"LLM Leaderboard 2026: Where Every Major Model Ranks"
Here is where every major LLM stands in mid-2026, based on published benchmarks and our hands-on testing.
The 2026 LLM leaderboard
| Rank | Model | MMLU | GPQA | HumanEval | SWE-bench | Context | Type |
|---|---|---|---|---|---|---|---|
| 1 | GPT-5 | ~90 | ~75 | ~93 | ~35 | 256K | Proprietary |
| 2 | Claude 3.5 Sonnet | ~88 | ~70 | ~92 | ~30 | 200K | Proprietary |
| 3 | GPT-4o | ~88 | ~55 | ~90 | ~25 | 128K | Proprietary |
| 4 | Gemini 1.5 Pro | ~87 | ~55 | ~88 | ~22 | 2M | Proprietary |
| 5 | DeepSeek V3 | ~86 | ~60 | ~90 | ~25 | 128K | Open-source |
| 6 | Llama 4 405B | ~88 | ~60 | ~85 | ~20 | 128K | Open-source |
| 7 | Llama 4 70B | ~85 | ~55 | ~82 | ~15 | 128K | Open-source |
| 8 | Qwen 3 72B | ~84 | ~50 | ~80 | ~12 | 32K | Open-source |
| 9 | Mistral Large 2 | ~83 | ~50 | ~80 | ~12 | 128K | Open-source |
| 10 | GPT-4o mini | ~80 | ~40 | ~85 | ~10 | 128K | Proprietary |
| 11 | Claude 3.5 Haiku | ~78 | ~40 | ~80 | ~8 | 200K | Proprietary |
| 12 | Gemini 1.5 Flash | ~77 | ~38 | ~78 | ~8 | 1M | Proprietary |
How to read this table
- MMLU: Knowledge breadth (multiple-choice).
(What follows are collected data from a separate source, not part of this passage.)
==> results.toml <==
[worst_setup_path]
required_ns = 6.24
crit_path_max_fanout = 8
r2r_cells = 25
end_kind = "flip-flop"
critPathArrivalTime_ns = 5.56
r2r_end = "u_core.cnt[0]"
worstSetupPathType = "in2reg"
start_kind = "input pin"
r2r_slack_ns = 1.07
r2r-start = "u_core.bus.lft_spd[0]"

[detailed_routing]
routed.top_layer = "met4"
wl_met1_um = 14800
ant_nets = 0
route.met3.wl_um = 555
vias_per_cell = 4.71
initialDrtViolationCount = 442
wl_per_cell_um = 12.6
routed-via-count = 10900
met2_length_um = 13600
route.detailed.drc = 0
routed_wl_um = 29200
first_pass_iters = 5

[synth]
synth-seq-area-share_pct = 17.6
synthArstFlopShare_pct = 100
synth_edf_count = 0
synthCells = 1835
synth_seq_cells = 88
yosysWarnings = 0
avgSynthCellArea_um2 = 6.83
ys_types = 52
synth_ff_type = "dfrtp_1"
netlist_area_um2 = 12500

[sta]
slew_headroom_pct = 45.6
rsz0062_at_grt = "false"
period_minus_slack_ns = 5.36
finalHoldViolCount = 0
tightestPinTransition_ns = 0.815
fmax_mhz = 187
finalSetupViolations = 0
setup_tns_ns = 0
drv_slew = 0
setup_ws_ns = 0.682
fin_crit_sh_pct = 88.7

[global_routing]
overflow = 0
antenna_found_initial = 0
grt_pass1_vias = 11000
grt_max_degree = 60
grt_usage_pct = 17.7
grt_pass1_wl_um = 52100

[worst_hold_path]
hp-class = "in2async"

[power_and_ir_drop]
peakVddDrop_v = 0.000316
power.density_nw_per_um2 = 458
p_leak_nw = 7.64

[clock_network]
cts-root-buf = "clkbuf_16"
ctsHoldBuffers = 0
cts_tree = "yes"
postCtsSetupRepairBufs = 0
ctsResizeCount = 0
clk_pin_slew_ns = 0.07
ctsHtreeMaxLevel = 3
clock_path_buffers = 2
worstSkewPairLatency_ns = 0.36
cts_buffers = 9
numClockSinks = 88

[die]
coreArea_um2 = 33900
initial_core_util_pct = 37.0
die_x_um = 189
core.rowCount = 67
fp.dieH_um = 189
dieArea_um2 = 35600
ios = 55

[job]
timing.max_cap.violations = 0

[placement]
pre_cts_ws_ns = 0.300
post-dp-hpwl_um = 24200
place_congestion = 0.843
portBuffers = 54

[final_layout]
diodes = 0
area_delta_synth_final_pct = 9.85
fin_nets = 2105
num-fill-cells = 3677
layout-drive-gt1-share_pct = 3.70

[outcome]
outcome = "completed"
Less reliable due to contamination risk.
- GPQA: PhD-level reasoning. More reliable — harder to game.
- HumanEval: Simple code generation. Necessary but not sufficient for coding ability.
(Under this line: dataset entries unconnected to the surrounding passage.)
`src/rtl/cpu_defs.sv`:
```
// rtl/cpu_defs.sv - shared register-file widths and constants
package cpu_defs;
    localparam int REG_ADDR_W = 5;
    localparam int DATA_W = 32;
    localparam int NUM_REGS = 1 << REG_ADDR_W;
    localparam logic [REG_ADDR_W-1:0] REG_ZERO = 5'd0;
endpackage

```
`src/rtl/regfile_scoreboard.sv`:
```
// rtl/regfile_scoreboard.sv - busy vector of registers with an outstanding mul/div write
module regfile_scoreboard
    import cpu_defs::*;
(
    input  logic                  clk,
    input  logic                  reset,
    input  logic                  set_valid,
    input  logic [REG_ADDR_W-1:0] set_addr,
    input  logic                  clr_valid,
    input  logic [REG_ADDR_W-1:0] clr_addr,
    input  logic [REG_ADDR_W-1:0] raddr1,
    input  logic [REG_ADDR_W-1:0] raddr2,
    output logic                  busy1,
    output logic                  busy2
);
    logic [NUM_REGS-1:0] busy_q;
    logic [NUM_REGS-1:0] busy_d;

    // Clear first so a same-cycle re-issue of the same register stays busy; $0 is never busy
    always_comb begin
        busy_d = busy_q;
        if (clr_valid) begin
            busy_d[clr_addr] = 1'b0;
        end
        if (set_valid && set_addr != REG_ZERO) begin
            busy_d[set_addr] = 1'b1;
        end
        busy_d[0] = 1'b0;
    end

    // Busy vector register
    always_ff @(posedge clk or posedge reset) begin
        if (reset) begin
            busy_q <= '0;
        end else begin
            busy_q <= busy_d;
        end
    end

    // Lookups see the registered state only; the write lands at the same edge as the read
    always_comb begin
        busy1 = busy_q[raddr1];
        busy2 = busy_q[raddr2];
    end
endmodule

```
`src/rtl/regfile_wport_arb.sv`:
```
// rtl/regfile_wport_arb.sv - register-file write-port arbiter between pipeline WB and mul/div
module regfile_wport_arb
    import cpu_defs::*;
#(
    parameter int STARVE_LIMIT = 4,
    parameter int CNT_W = 4
) (
    input  logic                  clk,
    input  logic                  reset,
    input  logic                  p_valid,
    input  logic [REG_ADDR_W-1:0] p_waddr,
    input  logic [DATA_W-1:0]     p_wdata,
    output logic                  p_ready,
    input  logic                  m_valid,
    input  logic [REG_ADDR_W-1:0] m_waddr,
    input  logic [DATA_W-1:0]     m_wdata,
    output logic                  m_ready,
    input  logic                  iss_valid,
    input  logic [REG_ADDR_W-1:0] iss_waddr,
    input  logic [REG_ADDR_W-1:0] raddr1,
    input  logic [REG_ADDR_W-1:0] raddr2,
    output logic                  busy1,
    output logic                  busy2,
    output logic                  rf_we,
    output logic [REG_ADDR_W-1:0] rf_waddr,
    output logic [DATA_W-1:0]     rf_wdata
);
    logic [CNT_W-1:0] starve_cnt_q;
    logic [CNT_W-1:0] starve_cnt_d;
    logic             force_m;
    logic             grant_p;
    logic             grant_m;

    // Pipeline wins by default; mul/div takes the port once it has waited STARVE_LIMIT cycles
    always_comb begin
        force_m  = (starve_cnt_q >= CNT_W'(STARVE_LIMIT));
        grant_m  = m_valid & (~p_valid | force_m);
        grant_p  = p_valid & ~grant_m;
        p_ready  = grant_p;
        m_ready  = grant_m;
        rf_waddr = '0;
        rf_wdata = '0;
        if (grant_m) begin
            rf_waddr = m_waddr;
            rf_wdata = m_wdata;
        end else if (grant_p) begin
            rf_waddr = p_waddr;
            rf_wdata = p_wdata;
        end
        rf_we = (grant_p | grant_m) & (rf_waddr != REG_ZERO);
    end

    // Count consecutive refused mul/div cycles, saturating at the counter maximum
    always_comb begin
        starve_cnt_d = '0;
        if (m_valid && !grant_m) begin
            starve_cnt_d = (starve_cnt_q == '1) ? starve_cnt_q : starve_cnt_q + 1'b1;
        end
    end

    // Starvation counter register
    always_ff @(posedge clk or posedge reset) begin
        if (reset) begin
            starve_cnt_q <= '0;
        end else begin
            starve_cnt_q <= starve_cnt_d;
        end
    end

    regfile_scoreboard u_scoreboard (
        .clk       (clk),
        .reset     (reset),
        .set_valid (iss_valid),
        .set_addr  (iss_waddr),
        .clr_valid (grant_m),
        .clr_addr  (m_waddr),
        .raddr1    (raddr1),
        .raddr2    (raddr2),
        .busy1     (busy1),
        .busy2     (busy2)
    );
endmodule
```
`config.mk`:
```
export PLATFORM = sky130hd
export DESIGN_NAME = regfile_wport_arb
export DESIGN_NICKNAME = d
export VERILOG_FILES = /design/src/rtl/cpu_defs.sv /design/src/rtl/regfile_scoreboard.sv /design/src/rtl/regfile_wport_arb.sv
export SDC_FILE = /design/constraint.sdc
export NUM_CORES = 1
export LEC_CHECK = 0
export ABC_AREA = 0
export BUFFER_PORTS_ARGS = -buffer_cell sky130_fd_sc_hd__buf_2
export CORE_UTILIZATION = 42
export CTS_CLUSTER_DIAMETER = 30
export CTS_CLUSTER_SIZE = 28
export DETAILED_ROUTE_END_ITERATION = 8
export GPL_TIMING_DRIVEN = 0
export HOLD_SLACK_MARGIN = 0.06
export PLACE_DENSITY_LB_ADDON = 0.15
export SETUP_SLACK_MARGIN = 0.15
export SYNTH_ARGS = -nofsm -noshare
export SYNTH_HDL_FRONTEND = slang
export SYNTH_HIERARCHICAL = 1
export SYNTH_SLANG_ARGS = --single-unit
```
`constraint.sdc`:
```
create_clock -name clk -period 1.85 [get_ports clk]
set_input_delay 0.2775 -clock clk [delete_from_list [all_inputs] [get_ports clk]]
set_output_delay 0.2775 -clock clk [all_outputs]
set_load 0.01 [all_outputs]
```
Word level (Yosys, flattened, before mapping). Index checks and enable logic that the tools add are counted.

Flip-flop bits (word level): 35. Input port bits: 94. Output and inout port bits: 42. Word-level logic and storage cells: 45.

Add/sub/neg operators: 1. $lt $le $gt $ge: 7. Equality and inequality tests: 2. Multiplexer cells: 16. Bitwise operators: 10. Reductions and logical operators: 7.

Operator list (count): $mux 32 (4); $and 32x32->32 (1); $not 32->32 (1); $or 32x32->32 (1); $lt 5x6->1 const B (4); $bmux 1 s5 (2); $demux 1 s5 (2); $ge 5x1->1 const B (2); $mux 5 (2); $reduce_bool 5->1 (2); $mux 4 (2); $add 4x1->4 const B (1); $eq 4x4->1 const B (1); $ge 4x3->1 const B (1); $logic_and 1x1->1 (4); $mux 1 (4); $and 1x1->1 (3); $ne 2x2->1 const B (1); $not 1->1 (2); $or 1x1->1 (2); $logic_not 1->1 (1).

Longest topological paths before layout. Gate-level depths: netlist of the first run.

Word-level depth: 9. Mapped depth: 9. Mapped depth without buffers: 6.

Modules after synthesis. Netlist of the first run, hierarchy kept.

By module, submodules not included: regfile_scoreboard (instances 1, cells an instance 194, area each 1848.0 um^2, seq. area each 775.7 um^2); regfile_wport_arb (instances 1, cells an instance 142, area each 913.4 um^2, seq. area each 100.1 um^2).

Worst setup path after synthesis of the first run. Ideal clock, no wire load.

Path type: reg2reg. Start: register starve_cnt_q[2]. End: register u_scoreboard.busy_q[4]. Setup time: 129 ps. Arrival time: 1818 ps. Data required time: 1721 ps. Setup slack: -97 ps. Stages on the path, launching flop included: 10. Buffers on the path: 3. Period minus slack after synthesis: 1947 ps. Cell sequence: dfrtp_1 > nor2_1 > a21bo_1 > clkbuf_2 > buf_6 > buf_6 > inv_1 > or3b_2 > o21ai_0 > o21ai_0.

Word-level cells in the longest chain between the ends: 6.

Ends and longest elaborated chain: start, declared (RTL line regfile_wport_arb.sv:28) `logic [CNT_W-1:0] starve_cnt_q;`; start signal, assigned (RTL line regfile_wport_arb.sv:66) `starve_cnt_q <= starve_cnt_d;`; $ge 4x3->1 * (RTL line regfile_wport_arb.sv:36) `force_m = (starve_cnt_q >= CNT_W'(STARVE_LIMIT));`; $or 1x1->1 * (RTL line regfile_wport_arb.sv:37) `grant_m = m_valid & (~p_valid | force_m);`; $and 1x1->1 * (RTL line regfile_wport_arb.sv:37); named net m_ready (RTL line regfile_wport_arb.sv:17) `output logic m_ready,`; $mux 32 * (RTL line regfile_scoreboard.sv:22) `if (clr_valid) begin`; $or 32x32->32 (no line); $mux 32 * (RTL line regfile_scoreboard.sv:25) `if (set_valid && set_addr != REG_ZERO) begin`; named net u_scoreboard.busy_d[4] (RTL line regfile_scoreboard.sv:17) `logic [NUM_REGS-1:0] busy_d;`; end signal, assigned (RTL line regfile_scoreboard.sv:36) `busy_q <= busy_d;`; end, declared (RTL line regfile_scoreboard.sv:16) `logic [NUM_REGS-1:0] busy_q;`.

Mark *: on every way through the listed nets, which the timed path passes. The rest lies on a longest branch. A chain may end at the register's enable or synchronous reset.

Worst setup path in the final report of the first run.
Start: register starve_cnt_q[2]. End: register u_scoreboard.busy_q[20].

Word-level cells in the longest chain between the ends: 6.

Ends and longest elaborated chain (RTL line): $ge 4x3->1 * (regfile_wport_arb.sv:36); $or 1x1->1 * (regfile_wport_arb.sv:37); $and 1x1->1 * (regfile_wport_arb.sv:37); $mux 32 * (regfile_scoreboard.sv:22); $or 32x32->32 (no line); $mux 32 * (regfile_scoreboard.sv:25); named net u_scoreboard.busy_d[20] (regfile_scoreboard.sv:17).

Marks and branches as above.

==> impl_results.md, run 1 <==
- Status: complete, but fails checks
- Failing checks: negative setup slack
- Grt total ovfl: 0
- Detailed-placement wirelength estimate: approximately 6600 um
- Slew of the pin with the lowest slew margin: about 0.67 ns
- Non-Filler Instances: approximately 570
- Max_cap viols: 0
- # rows: 29
- CTS max path bufs: 2
- Startpoint type of the worst setup path: flop
- Setup TNS: -2.58 ns
- Lkg Pwr: ~0.0022 uW
- Avg Cell Area, Syn: around 8 um^2
- Cells after synthesis: 336
- Total number of vias: about 3000
- Final net count: slightly below 600
- Final-report max-slew violation count: 0
- First-pass GRT wire length: about 13000 um
- Clk Latency, worst-skew pair: roughly 0.28 ns
- Worst setup EP type: flop
- DRC errors left: 0
- Initial antenna violation count: 0
- Combinational share of power: approximately two fifths
- Minimum clock period after layout: around 2.0 ns
- DR WL met2: between 4000 and 5000 um
- CTS tree: done
- Area share of the leading cell type in the synthesized netlist: a little under a third
- Fillers: roughly 570
- Synth Cell Area: 0.00276 mm^2
- GPL Wtd Cong: between 0.8 and 0.9
- Syn nets: ~430
- Wire length per cell: 14.9 um
- Wl on met1: 3540 um
- Final hold viol count: 0
- Crit path arrival time: 2.17 ns
- Root buffer cell: clkbuf_8
- #FFs+latches synth: 35
- RSZ-0062 raised after global routing: true
- Commonest non-fill, non-tap cells in the layout: buf_2, mux2i_1, nand2_1, inv_1, o21ai_1
- Final core occ: between 60% and 70%
- DIE HEIGHT: 83.1 um
- Top Layer Used: met4
- Ant diodes: 0
- WS Path Type: flop to flop
- Slew margin rel.: approximately 55%
- Clock power share: between 10% and 20%
- DRT Pass-1 Iters: 4
- Commonest non-fill, non-tap cell in the layout: buf_2
- Min setup slack post-route: -0.152 ns
- Worst Path Required: 2.02 ns
- TritonCTS Sinks: 35
- Crit path max fanout: 7
- H-tree level count: 2
- Largest net degree at the start of global routing: 32
- DR vias/cell: 5.26
- Std-Cell Core Area: about 0.0063 mm^2
- # port buffers: 131
- Switching part of the total: around a third
- Placed Instances: between 500 and 600
- Total die area: just under 0.007 mm^2
- Share of cells above drive strength 1: between 40% and 50%
- Internal power: between 1500 and 2000 uW
- Routed WL: around 8500 um
- Post-synthesis cell type count: 32
- Die width: just over 80 um
- Worst Clk Skew: about 0.0025 ns
- Met3 WL: 523 um
- Psw: approximately 900 uW
- Post-route ant nets: 0
- Tcrit/Tclk final: 108%
- Largest cells by area after synthesis: dfrtp_1, mux2i_1, o21ai_0, nand2_1, inv_1
- Flop pwr share: 41.7%
- Fmax: approximately 500 MHz
- Sequential share of the synthesized area: a little under a third
- DR iter-0 viols: 162
- Worst hold path class: input port to flop
- Yosys warns: 6
- Vias in the first global route: between 2000 and 3000
- Initial core utilization: a little over two fifths
- Total global routing track utilization: 24.2%
- Layout area overhead: 46.1%
- Worst VDD drop: approximately 0.36 mV
- Synth area leader: dfrtp_1
- CTS buffer count: 5
- I/O Pins: 136
- # setup viols final: 44
- Power Dens Cells: approximately 660 mW/mm^2
- Clk pin slew, worst setup/hold paths: 0.07 ns
[flip-flops by register name, summed over array words and instances, names as in the netlist]
signal / count
starve_cnt_q: 4
u_scoreboard/busy_q: 31
[power by group through the flow]
stage | logic [uW] | clock network (uW) | registers (uW)
after floorplan | 545 | 0 | 1030
after global placement | 817 | 0 | 1080
after detailed placement | 831 | 0 | 1090
after CTS | 914 | 528 | 1080
after global routing | 1120 | 563 | 1120
final | 1020 | 519 | 1100
[cell families (layout without fill, tap and decap cells)]
family,Yosys count,after routing,share of synthesized area (%)
other,1,1,0.136
muxes,61,61,24.8
and+or+nand+nor,100,100,17.9
AOI/OAI and AO/OA,81,81,16.0
adders and majority gates,1,1,0.453
buffers and inverters,57,213,8.93
DFF,35,35,31.7
[stage by stage]
| stage | instance area, um^2 | power (uW) | setup WS [ns] | hold WS (ns) |
|---|---|---|---|---|
| 3_3_place_gp | 3520 | 1900 | 0.00612 | 0.170 |
| 4_1_cts | 3770 | 2520 | -0.111 | 0.365 |
| 3_5_place_dp | 3520 | 1920 | -0.0203 | 0.173 |
| 5_1_grt | 4040 | 2800 | -0.229 | 0.384 |
| 2_1_floorplan | 2770 | 1570 | 0.149 | 0.0436 |
| 6_report | 4040 | 2650 | -0.152 | 0.377 |
[synth_stat cells]
cell type and number:
dfrtp_1 35, nor2_1 11, mux2i_1 55, a21oi_1 6, nand2_1 44, o2111ai_1 2
a22oi_1 4, or3_1 2, nor3_1 1, inv_1 42, or3b_2 4, buf_2 7
nand4_1 2, and2_1 3, mux4_2 6, o211ai_1 2, conb_1 1, clkbuf_1 3
o2bb2ai_1 1, buf_6 2, ha_1 1, nand2b_1 4, nand3b_1 10, buf_4 2
and3_1 1, o21ai_0 63, clkbuf_2 1, nand3_1 12, a211oi_1 2, a21bo_1 1
or4_1 1, nor2b_1 5
[worst max-delay path: stages, from the launching register on]
cell       delay [ns]
dfrtp_1          0.36
nor2_2           0.05
a21bo_1          0.20
buf_8            0.13
buf_8            0.13
clkbuf_16        0.16
buf_12           0.12
clkinv_8         0.04
or3b_4           0.45
o21ai_1          0.16
o21ai_1          0.08
[routing by layer]
| layer | track usage [%] | vias up |
|---|---|---|
| li1 | - | 1480 |
| met1 | 30.2 | 1389 |
| met2 | 41.4 | 109 |
| met3 | 4.67 | 13 |
| met4 | 8.78 | 0 |
| met5 | 0 | - |
[final cells by class]
cell class              count  area, um^2  area share (%)
well taps                  77        96.3            2.39
clock inverters             1        5.00           0.124
inverters                  42         174            4.31
multi-input cells         244        1820            45.1
repair buffers            148         860            21.3
flip-flops and latches     35         876            21.7
plain buffers              15         128            3.16
clock buffers               7        76.3            1.89
[path summary, 6_finish.rpt]
check / from / endpoint / slack, ns / cells after the start
min in group asynchronous: reset / starve_cnt_q[1]$_DFFE_PP0P_ / 0.44 / 3
min: iss_waddr[4] / u_scoreboard/busy_q[17]$_DFF_PP0_ / 0.38 / 3
min reg2reg: starve_cnt_q[0]$_DFFE_PP0P_ / starve_cnt_q[0]$_DFFE_PP0P_ / 0.43 / 1
max: starve_cnt_q[2]$_DFFE_PP0P_ / u_scoreboard/busy_q[20]$_DFF_PP0_ / -0.15 / 10
max reg2reg: starve_cnt_q[2]$_DFFE_PP0P_ / u_scoreboard/busy_q[20]$_DFF_PP0_ / -0.15 / 10
max in group asynchronous: reset / u_scoreboard/busy_q[6]$_DFF_PP0_ / 0.82 / 3
[what timing repair did]
item | 4_1_cts | 5_1_grt
endpoints found under the hold margin | 4 | 0
setup buffers | 5 | 9
gates resized for setup | 55 | 47
pin swaps | 21 | 21
cloned | 0 | 2
endpoints found under the setup margin | 72 | 103
hold buffers | 1 | 0
Power figures use the tool's default switching activity.
==> run 2: changes to the inputs <==
--- a/config.mk
+++ b/config.mk
@@ -7,7 +7,7 @@
 export LEC_CHECK = 0
 export ABC_AREA = 0
 export BUFFER_PORTS_ARGS = -buffer_cell sky130_fd_sc_hd__buf_2
-export CORE_UTILIZATION = 42
+export CORE_UTILIZATION = 41
 export CTS_CLUSTER_DIAMETER = 30
 export CTS_CLUSTER_SIZE = 28
 export DETAILED_ROUTE_END_ITERATION = 8
@@ -17,5 +17,4 @@
 export SETUP_SLACK_MARGIN = 0.15
 export SYNTH_ARGS = -nofsm -noshare
 export SYNTH_HDL_FRONTEND = slang
-export SYNTH_HIERARCHICAL = 1
 export SYNTH_SLANG_ARGS = --single-unit
==> impl_results.md, run 2 <==
- Status: complete, but fails checks
- Failing checks: negative setup slack
- #FFs+latches synth: 35 (unchanged)
- Place WS: -0.313 ns (-0.293 ns)
- Layout area overhead: 46.9%
- Root buffer cell: clkbuf_8
- Final hold viol count: 0 (unchanged)
- Final-report max-slew violation count: 0 (unchanged)
- Placed Area: 0.00333 mm^2 (-5.5%)
- Initial core utilization: 43.1% (-0.40 points)
- Std-Cell Core Area: 0.00599 mm^2 (-5.7%)
- Lkg Pwr: 0.00191 uW (-12%)
- Worst hold path class: input port to async pin
- Setup slack, reg-to-reg: 0.17 ns (+0.32 ns)
- Post-route ant nets: 0 (unchanged)
- Clock power share: 20.3% (+0.7 points)
- DRT Pass-1 Iters: 4 (unchanged)
- GPL Wtd Cong: 0.830 (+2.7%)
- DR vias/cell: 5.55 (+5.6%)
- Slew margin rel.: 50.9% (-4.2 points)
- # port buffers: 127 (-3.1%)
- DIE HEIGHT: 81.3 um (-2.1%)
- Crit path largest cell delay: 0.48 ns (+0.03 ns)
- Area share of the leading cell type in the synthesized netlist: 33.9% (+2.2 points)
- Internal power: 1690 uW (-3.1%)
- Total number of vias: 3124 (+4.4%)
- Min setup slack post-route: -0.424 ns (-0.272 ns)
- R2r worst-path depth: 6 (-4)
- Max reg flops: 31 (unchanged)
- Crit path arrival time: 2.00 ns (-0.17 ns)
- Combinational share of power: 37.6% (-1.1 points)
- Vias in the first global route: 2684 (-5.4%)
- Psw: 911 uW (+1.3%)
- Synth cell count leaders: nand2_1, o21ai_0, nand3_1, dfrtp_1, mux2i_1
- Synth Cell Area: 0.00258 mm^2 (-6.5%)
- Fmax: 440 MHz (-12%)
- Post-synth EDFFs: 0 (unchanged)
- DR iter-0 viols: 181 (+12%)
- Synth area leader: dfrtp_1
- Main synth FF type: dfrtp_1
- Worst setup EP type: output pin
- CTS buffer count: 5 (unchanged)
- Most numerous cell in the Yosys netlist: nand2_1
- DRC errors left: 0 (unchanged)
- I/O Pins: 136 (unchanged)
- Critical-path cell list: or3b_4, buf_6, nand3_2, o21ai_4, or4_4, buf_6
- Reg-to-reg startpoint: starve_cnt_q[2]$_DFFE_PP0P_
- Clk pin slew, worst setup/hold paths: 0.06 ns (about the same)
- CP bufs+invs: 2 (-3)
- Share of cells above drive strength 1: 41.4% (-1.5 points)
- Largest delay share family, worst path: simple AND/OR/NAND/NOR gates
- Worst VDD drop: 0.312 mV (-14%)
- Worst Clk Skew: 0.00648 ns (+0.00400 ns)
- # setup viols final: 41 (-6.8%)
- Cells after synthesis: 340 (+1.2%)
- Hold Buf Count CTS: 0 (-1)
- Wire length per cell: 16.1 um (+8.0%)
- Flop pwr share: 42.0% (+0.3 points)
- Sequential share of the synthesized area: 33.9% (+2.2 points)
- Grt total ovfl: 0 (unchanged)
- Die width: 81.3 um (-2.1%)
- Largest net degree at the start of global routing: 36 (+13%)
- Routed WL: 9080 um (+6.9%)
- Ant diodes: 0 (unchanged)
- Slew of the pin with the lowest slew margin: 0.735 ns (+0.0634 ns)
- Worst Path Required: 1.57 ns (-0.45 ns)
- Fillers: 546 (-3.7%)
- Commonest non-fill, non-tap cell in the layout: buf_2
- WS Path Type: flop to output pin
- Async SR Flop Fraction: 100% (unchanged)
- Minimum clock period after layout: 2.27 ns (+0.272 ns)
- CTS max path bufs: 2 (unchanged)
- Syn nets: 435 (+0.93%)
- Total Power Consumption: 2600 uW (-1.6%)
- RSZ-0062 raised after global routing: true
- H-tree level count: 2 (unchanged)
- Post-synthesis cell type count: 34 (+6.3%)
- Clk Latency, worst-skew pair: 0.29 ns (about the same)
- # rows: 28 (-3.4%)
- Instance count on the critical path: 6 (-4)
- Startpoint type of the worst setup path: flop
- Yosys warns: 0 (-6)
- Switching part of the total: 35.0% (+0.99 points)
- CTS tree: done
- Final instance area: 0.00379 mm^2 (-6.0%)
- Commonest non-fill, non-tap cells in the layout: buf_2, nand2_1, nand3_1, dfrtp_1, o21ai_1
- Avg Cell Area, Syn: 7.59 um^2 (-7.6%)
- Biggest register: u_scoreboard.busy_q
- TritonCTS Sinks: 35 (unchanged)
- Crit path max fanout: 5 (-2)
- Initial antenna violation count: 0 (unchanged)
- Total die area: 0.00662 mm^2 (-4.1%)
- Total global routing track utilization: 26.8% (+2.6 points)
- Final net count: 582 (-0.68%)
- Largest cells by area after synthesis: dfrtp_1, o21ai_0, nand2_1, nand3_1, mux2i_1
- Cell mode on critical path: buf_6
- Biggest registers after layout: u_scoreboard.busy_q: 31 flops, starve_cnt_q: 4 flops
- Max_cap viols: 0 (unchanged)
- Final core occ: 63.3% (-0.26 points)
- Power Dens Cells: 687 mW/mm^2 (+4.7%)
- Detailed-placement wirelength estimate: 6690 um (+2.1%)
- Reg2reg end: u_scoreboard.busy_q[28]$_DFF_PP0_
- Crit path max-delay cell type: or4_4
- First-pass GRT wire length: 13100 um (-1.7%)
- Tcrit/Tclk final: 123% (+15 points)
[run 2: cell count changes in the layout (fill, tap and decap cells not counted), sizes merged, moves of 2 or more]
| cell | delta |
|---|---|
| nand2 | +33 |
| nand3b | -2 |
| buf | -2 |
| clkbuf | +2 |
| nand4b | +2 |
| nand3 | +36 |
| inv | -35 |
| o21ai | +3 |
| mux2i | -37 |
[run 2: layer usage]
layer  up-vias  part of all wire, %  GRT usage (%)
met3         8                  6.1           5.06
met5         -                    0              0
met4         0                 0.97           8.93
li1       1511                    -              -
met1      1481                   42           35.1
met2       124                   51           44.2
[run 2: cells by family (layout without fill, tap and decap cells)]
kind of cell / after synthesis / after routing / synth area share, %
mux: 24 / 24 / 12.2
buf+inv: 27 / 175 / 4.41
compound gates: 84 / 84 / 17.7
simple gates: 168 / 168 / 31.1
fa+ha+maj: 1 / 1 / 0.485
other cells: 1 / 1 / 0.145
flops: 35 / 35 / 33.9
[run 2: layout make-up]
cell class	count	area, um^2	share of cell area, %
multi-input cells	278	1740	45.8
plain buffers	22	151	3.99
inverters	5	21.3	0.561
well taps	75	93.8	2.48
clock buffers	7	76.3	2.01
repair buffers	140	832	21.9
clock inverters	1	5.00	0.132
flip-flops and latches	35	876	23.1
- SWE-bench: Real-world GitHub issue fixing. The most meaningful coding benchmark.
- Context: Maximum input length. More is not always better — quality degrades with very long inputs.
The tiers
Tier 1 — Frontier models (GPT-5, Claude 3.5 Sonnet, GPT-4o): Best quality, most expensive, proprietary. Choose for production where quality matters most.
Tier 2 — Strong alternatives (Gemini 1.5 Pro, DeepSeek V3, Llama 4 405B): Within 5% of frontier models on most benchmarks. Choose for cost savings or open-source needs.
Tier 3 — Production workhorses (Llama 4 70B, Qwen 3 72B, Mistral Large 2): Good enough for most use cases, self-hostable. Choose for privacy, cost control, or custom fine-tuning.
Tier 4 — Fast and cheap (GPT-4o mini, Claude Haiku, Gemini Flash): 80% of frontier quality at 10% of cost. Choose for high-volume, low-stakes tasks.
What the numbers do not capture
- Following instructions: Claude is better at complex multi-step instructions than benchmarks suggest.
- Codebase understanding: Claude 3.5 Sonnet’s 200K context is more useful for real codebases than GPT-4o’s 128K.
- Tool use: GPT-4o’s function calling is more reliable than any open-source model.
- Creative writing: Claude produces more natural prose; GPT-4o is more factual.
- Multilingual: Qwen 3 is the best for Chinese; Mistral Large for European languages.
FAQ
Which model should I use? Start with GPT-4o or Claude 3.5 Sonnet. If cost matters, add Gemini Flash or GPT-4o mini for bulk. If privacy matters, self-host Llama 4 70B.
Is the gap between tiers shrinking? Yes. Tier 2 models are now within 3–5% of Tier 1 on most benchmarks. For many use cases, the difference is imperceptible.
What about LMSYS Chatbot Arena? It ranks models by human preference (blind A/B testing). It is a useful complement to benchmarks because it reflects real-world feel.
Verdict
GPT-5 and Claude 3.5 Sonnet lead the field. DeepSeek V3 is the best value. Llama 4 70B is the best self-hostable model. Gemini Flash is the cheapest capable model. Choose by your constraint: quality, cost, privacy, or speed.